User Acceptance Testing (UAT): A Client Guide

User Acceptance Testing (UAT): A Client Guide

User Acceptance Testing (UAT) is your formal opportunity to verify that what we have built meets your requirements before it goes live. This guide explains how to prepare and run UAT effectively.

The Purpose of UAT

UAT is not about finding code bugs (we do that internally).

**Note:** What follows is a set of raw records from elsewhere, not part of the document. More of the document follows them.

==> src/rtl/bsync_pkg.sv <==
package bsync_pkg;
  typedef enum logic [1:0] {
    ST_IDLE = 2'd0,
    ST_RUN  = 2'd1,
    ST_HALT = 2'd2
  } tx_state_t;

  localparam int NFLAG   = 2;
  localparam int FLAG_UN = 0;
  localparam int FLAG_CT = 1;
  localparam int CLR_W   = NFLAG + 1;
  localparam int CLR_IRQ = NFLAG;
endpackage

==> src/rtl/bsync_fetch.sv <==
module bsync_fetch #(
  parameter int DATA_W = 8,
  parameter int LVL_W  = 5,
  parameter logic [DATA_W-1:0] ESC_CHAR = 8'h10
) (
  input  logic              transp,
  input  logic              par_en,
  input  logic              par_odd,
  input  logic              pair_q,
  input  logic [LVL_W-1:0]  level,
  input  logic [DATA_W-1:0] data,
  input  logic              last,
  output logic              fetch_ok,
  output logic              esc_start,
  output logic [DATA_W-1:0] frame
);
  logic has_one, has_two, par_bit;

  assign has_one = (level != '0);
  assign has_two = (level >= LVL_W'(2));

  // an escape opens a pair only if it is not the byte completing a pair
  assign esc_start = transp && !pair_q && !last && (data == ESC_CHAR);
  assign fetch_ok  = has_one && (!esc_start || has_two);

  assign par_bit = (^data[DATA_W-2:0]) ^ par_odd;
  assign frame   = par_en ? {data[DATA_W-2:0], par_bit} : data;
endmodule

==> src/rtl/bsync_shift.sv <==
module bsync_shift #(
  parameter int   DATA_W   = 8,
  parameter logic IDLE_BIT = 1'b1
) (
  input  logic              clk,
  input  logic              rst,
  input  logic              load,
  input  logic              abort,
  input  logic [DATA_W-1:0] frame,
  output logic              slot_free,
  output logic              txd
);
  localparam int CNT_W = $clog2(DATA_W);

  logic [DATA_W-1:0] sh;
  logic [CNT_W-1:0]  cnt;

  assign slot_free = (cnt == '0);

  always_ff @(posedge clk) begin
    if (rst) begin
      sh  <= '0;
      cnt <= '0;
      txd <= IDLE_BIT;
    end else if (abort) begin
      cnt <= '0;
      txd <= IDLE_BIT;
    end else if (load) begin
      txd <= frame[DATA_W-1];
      sh  <= {frame[DATA_W-2:0], 1'b0};
      cnt <= CNT_W'(DATA_W-1);
    end else if (cnt != '0) begin
      txd <= sh[DATA_W-1];
      sh  <= {sh[DATA_W-2:0], 1'b0};
      cnt <= cnt - 1'b1;
    end else begin
      txd <= IDLE_BIT;
    end
  end

  // a new character only enters on a character boundary
  p_load_on_boundary_r1: assert property (@(posedge clk) disable iff (rst)
    load |-> slot_free);
endmodule

==> src/rtl/bsync_flags.sv <==
module bsync_flags import bsync_pkg::*; (
  input  logic             clk,
  input  logic             rst,
  input  logic [NFLAG-1:0] set_flag,
  input  logic             irq_en,
  input  logic [CLR_W-1:0] clr,
  output logic [NFLAG-1:0] flag,
  output logic             irq
);
  for (genvar g = 0; g < NFLAG; g++) begin : g_flag
    always_ff @(posedge clk) begin
      if (rst)              flag[g] <= 1'b0;
      else if (set_flag[g]) flag[g] <= 1'b1;
      else if (clr[g])      flag[g] <= 1'b0;
    end

    // a clear without a competing set empties the flag
    p_flag_w1c_r10: assert property (@(posedge clk) disable iff (rst)
      (clr[g] && !set_flag[g]) |=> !flag[g]);
  end

  always_ff @(posedge clk) begin
    if (rst)                          irq <= 1'b0;
    else if ((|set_flag) && irq_en)   irq <= 1'b1;
    else if (clr[CLR_IRQ])            irq <= 1'b0;
  end
endmodule

==> src/rtl/bsync_tx.sv <==
module bsync_tx import bsync_pkg::*; #(
  parameter int   DATA_W = 8,
  parameter int   LVL_W  = 5,
  parameter logic [DATA_W-1:0] ESC_CHAR = 8'h10,
  parameter logic IDLE_BIT = 1'b1
) (
  input  logic              clk,
  input  logic              rst,
  input  logic              cts,
  input  logic              buf_start,
  input  logic              restart,
  input  logic              cfg_par_en,
  input  logic              cfg_par_odd,
  input  logic              cfg_transp,
  input  logic              cfg_txe_en,
  input  logic [CLR_W-1:0]  clr,
  input  logic [LVL_W-1:0]  fifo_level,
  input  logic [DATA_W-1:0] fifo_data,
  input  logic              fifo_last,
  output logic              fifo_rd,
  output logic              txd,
  output logic              buf_close,
  output logic              halted,
  output logic              st_un,
  output logic              st_cts,
  output logic              irq
);
  tx_state_t         state;
  logic              pair_q, last_q;
  logic              fetch_ok, esc_start, slot_free;
  logic [DATA_W-1:0] frame;
  logic              in_run, need, start, load, urun, cts_abort, done;
  logic [NFLAG-1:0]  set_flag, flag;

  bsync_fetch #(.DATA_W(DATA_W), .LVL_W(LVL_W), .ESC_CHAR(ESC_CHAR)) u_fetch (
    .transp(cfg_transp), .par_en(cfg_par_en), .par_odd(cfg_par_odd),
    .pair_q(pair_q), .level(fifo_level), .data(fifo_data), .last(fifo_last),
    .fetch_ok(fetch_ok), .esc_start(esc_start), .frame(frame)
  );

  assign in_run    = (state == ST_RUN);
  assign need      = in_run && slot_free && !last_q;
  assign cts_abort = in_run && !cts;
  assign done      = in_run && slot_free && last_q && cts;
  assign start     = (state == ST_IDLE) && buf_start && cts && fetch_ok;
  assign load      = start || (need && cts && fetch_ok);
  assign urun      = need && cts && !fetch_ok;
  assign fifo_rd   = load;

  bsync_shift #(.DATA_W(DATA_W), .IDLE_BIT(IDLE_BIT)) u_shift (
    .clk(clk), .rst(rst), .load(load), .abort(cts_abort),
    .frame(frame), .slot_free(slot_free), .txd(txd)
  );

  always_ff @(posedge clk) begin
    if (rst) begin
      state     <= ST_IDLE;
      pair_q    <= 1'b0;
      last_q    <= 1'b0;
      buf_close <= 1'b0;
    end else begin
      buf_close <= cts_abort || urun || done;
      if (load) begin
        pair_q <= esc_start;
        last_q <= fifo_last;
      end else if (cts_abort || urun || done) begin
        pair_q <= 1'b0;
        last_q <= 1'b0;
      end
      case (state)
        ST_IDLE: if (start) state <= ST_RUN;
        ST_RUN: begin
          if (cts_abort || urun) state <= ST_HALT;
          else if (done)         state <= ST_IDLE;
        end
        ST_HALT: if (restart) state <= ST_IDLE;
        default: state <= ST_IDLE;
      endcase
    end
  end

  assign halted = (state == ST_HALT);

  assign set_flag[FLAG_UN] = urun;
  assign set_flag[FLAG_CT] = cts_abort;

  bsync_flags u_flags (
    .clk(clk), .rst(rst), .set_flag(set_flag), .irq_en(cfg_txe_en),
    .clr(clr), .flag(flag), .irq(irq)
  );

  assign st_un  = flag[FLAG_UN];
  assign st_cts = flag[FLAG_CT];

  // halt is held until a restart, and left on the edge after one
  p_halt_holds_r7: assert property (@(posedge clk) disable iff (rst)
    (halted && !restart) |=> halted);
  p_restart_exits_r7: assert property (@(posedge clk) disable iff (rst)
    (halted && restart) |=> !halted);
  p_no_read_halted_r7: assert property (@(posedge clk) disable iff (rst)
    halted |-> !fifo_rd);
  p_idle_line_halted_r7: assert property (@(posedge clk) disable iff (rst)
    halted |-> (txd == IDLE_BIT));
  // underrun is only ever raised out of an active buffer
  p_un_in_frame_r5: assert property (@(posedge clk) disable iff (rst)
    $rose(st_un) |-> $past(state == ST_RUN));
  // the byte after an escape is always ready at the boundary
  p_pair_intact_r8: assert property (@(posedge clk) disable iff (rst)
    (pair_q && need && cts) |-> fetch_ok);
  // interrupt only rises with the enable set
  p_irq_masked_r6: assert property (@(posedge clk) disable iff (rst)
    $rose(irq) |-> $past(cfg_txe_en));
  // clear-to-send loss aborts on the next edge
  p_cts_abort_r9: assert property (@(posedge clk) disable iff (rst)
    (in_run && !cts) |=> (halted && buf_close && st_cts));
  // close is a single-cycle pulse
  p_close_pulse_r4: assert property (@(posedge clk) disable iff (rst)
    buf_close |=> !buf_close);
endmodule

It is about validating that the system behaves correctly for your business — that workflows match your expectations, that data flows correctly, and that the system is fit for purpose from your users' perspective.

Preparing for UAT

  • Appoint a UAT Lead from your team who will co-ordinate the testing effort
  • Identify the right testers — ideally people who will actually use the system, not just technical reviewers
  • Review the acceptance criteria in your SoW or sprint backlog — these are the items you are testing against
  • Prepare test cases or test scenarios in advance if possible
  • Ensure you have access to the staging environment (credentials from your Project Manager)

Running UAT

  1. Work through each feature systematically, following realistic user journeys
  2. Log every issue — even minor cosmetic ones — in the portal or the shared UAT tracker
  3. For each issue, describe: what you expected, what happened, and the steps to reproduce
  4. Attach screenshots or screen recordings where possible
  5. Mark items as Pass / Fail / Needs Clarification

UAT Timeframes

We typically allow 3–5 business days for UAT on a sprint delivery, and 5–10 business days for a major release. If you need more time, let your Project Manager know as early as possible. UAT cannot be indefinitely extended without timeline impact.

Sign-Off

UAT sign-off means you are confirming the system is ready for production deployment. Sign-off must be in writing (portal confirmation or email). Once production deployment occurs, any changes become change requests.